Contract manufacturing and product licensing - The Citizen

Contract manufacturing and product licensing

Thursday November 8 2018

Wambugu Wa Gichohi

Wambugu Wa Gichohi 

Contract manufacturing and manufacturing license agreements (MLAs, also called product licensing) are often confused with franchising. We differentiate them and explore how to combine them with franchising to accelerate business growth cheaply.

Owing to high living costs, many employed people run “side hustles”. Others, the unemployed, innovate to survive, while others innovate commercially. We focus on physical product-based innovations.

Whatever category, chances are that you start small-probably in your backyard-doing everything yourself. Orders grow, you employ more hands to help in production, still in your backyard or if you are the commercial innovator, you raise equity and relocate to bigger space and expand production. When production levels needed to meet current demand overtake your production capacity, it is time to consider options.

Contract manufacturing is the easiest, quickest and cheapest way to meet increased production gaps. For most industries, there will always be someone somewhere with excess production capacity for different reasons-maybe you are almost driving them out of business if selling the same product, maybe their production line for a phased-out product can handle yours, maybe they are just starting off and have invested excessively in production capacity- the trick lies in researching and knowing which available options work best for you. Then you contract them to produce your product in exactly the same quality as your own production system does, you pay them per piece/batch, collect your final product and sell the same way as that produced in your facility.

Needless to say, serious work goes into protecting your intellectual property to ensure the contracted party cannot plagiarize or abuse your product and that they produce exactly the same quality as yours. The arrangement is straight forward; produce X units of ABC quality at Z cost per unit, I pay you cash up-front, period. You retain full control of your product.

When your brand grows exponentially with changing market and technological dynamics, with you still unable or unwilling to invest in the required production capacity or should it be time to retire, consider manufacturing licence agreements (MLAs). In this arrangement, you license a manufacturer to produce and make money from your innovation in consideration for payment of volume-based royalties or a lumpsum. You would have already protected your intellectual property on your innovation, it is these that you license for an agreed period, after which you can regain full control of your product or alter it into a follow-up product.
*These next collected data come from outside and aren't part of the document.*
Context: an optimization exercise on an open-source flow, tuned for a short achievable clock period and few clock cycles per item. The choices shown serve that exercise and are no tape-out recipe. Only simulation tests tie the RTL to the original design; equivalence was not proved. No driver is modelled on the clock port, so clock power and skew are understated where the tree is cut down; a real chip needs a root buffer or a tree. Power and IR drop assume default switching activity.

## strategy_engine
module strategy_engine
(
  input  logic               clk,
  input  logic               reset_n,
  input  logic               cfg_wr,
  input  logic [SYM_W-1:0]   cfg_sym,
  input  logic [1:0]         cfg_field,
  input  logic [DATA_W-1:0]  cfg_wdata,
  input  logic               dec_valid,
  input  logic               dec_sop,
  input  logic [DATA_W-1:0]  dec_data,
  output logic               dec_ready,
  input  logic               order_ready,
  output logic               order_valid,
  output logic [OID_W-1:0]   order_id,
  output logic [SYM_W-1:0]   order_sym,
  output logic [PRICE_W-1:0] order_price,
  output logic [VOL_W-1:0]   order_qty
);
  localparam int SET_W = 1 + PRICE_W + 2*VOL_W;    
  localparam int ORD_W = SYM_W + PRICE_W + VOL_W;
  function automatic logic [7:0] cmp_nib(input logic [15:0] a, input logic [15:0] b);
    logic [15:0] g1, l1;
    logic [7:0]  g2, l2;
    g1 = a & ~b;
    l1 = ~a & b;
    for (int i = 0; i < 8; i++) begin
  ...
clock: 3.6 ns
lec_check: 0
abc_clock_period_in_ps: 1600
cap_margin: 20
core_margin: 2
core_utilization: 60
setup_slack_margin: 2.3
slew_margin: 20
tns_end_percent: 100
standard.sh (not shown) runs the stock make flow with config.mk's settings and CLKGATE_MAP_FILE= SYNTH_SCRIPT=/design/flow/synth_recipe.tcl, a recipe that flattens the netlist after the stock synthesis.
==> flow/flow/run.sh <==
#!/bin/bash
# The standard layout, with the clock tree built by flow/mycts.tcl (a
# balanced two-level tree: the clock port drives four root buffers, each
# root the leaf buffers of its quadrant, each leaf an equal share of the
# flip-flops) in place of TritonCTS. Everything else is ORFS's own flow.
set -uo pipefail
export PRE_CTS_TCL="$PWD/flow/mycts.tcl"
export MYCTS_NX=8
export MYCTS_NY=6
bash standard.sh > standard.log 2>&1
Other scripts of this flow, unchanged in this note and not shown: flow/flow/mycts.tcl
Testbench counts at the start, summed over its fixed seeds: cycles 6,336, messages 3,200.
MLAs are sometimes confused with franchises given their glaring similarity. The difference, however, lies in the level of support and control found in each. MLAs place the product at the complete and unencumbered control of the licensee, with very little support from the licensor. In franchising, ongoing franchisor support and strict control by the franchisor form the basis of the arrangement.

Most goods you buy from big showrooms in China are made by smaller manufacturers under contract manufacturing. From November 2018, universities in Canada under the Universities Allied For Essential Medicines-UAEM-have a Global Access Licensing framework to license non-exclusively publicly-funded medicines and life-saving health technologies to manufacturers to increase access in low-and-middle income countries. Coca Cola and PepsiCo use a hybrid system of MLAs and franchised distribution networks to entice manufacturers who see a ready market in the distribution network.

We can easily use the same principles as we drive the East African industrialization agenda. Government policies should support cottage industries that would soon require contract manufacturers across borders, then they would grow to adopt MLAs and franchised distribution.

The writer is a Franchise Consultant helping indigenous East African brands to franchise, multinational franchise brands to settle in East Africa and governments to create a franchise-friendly business environment.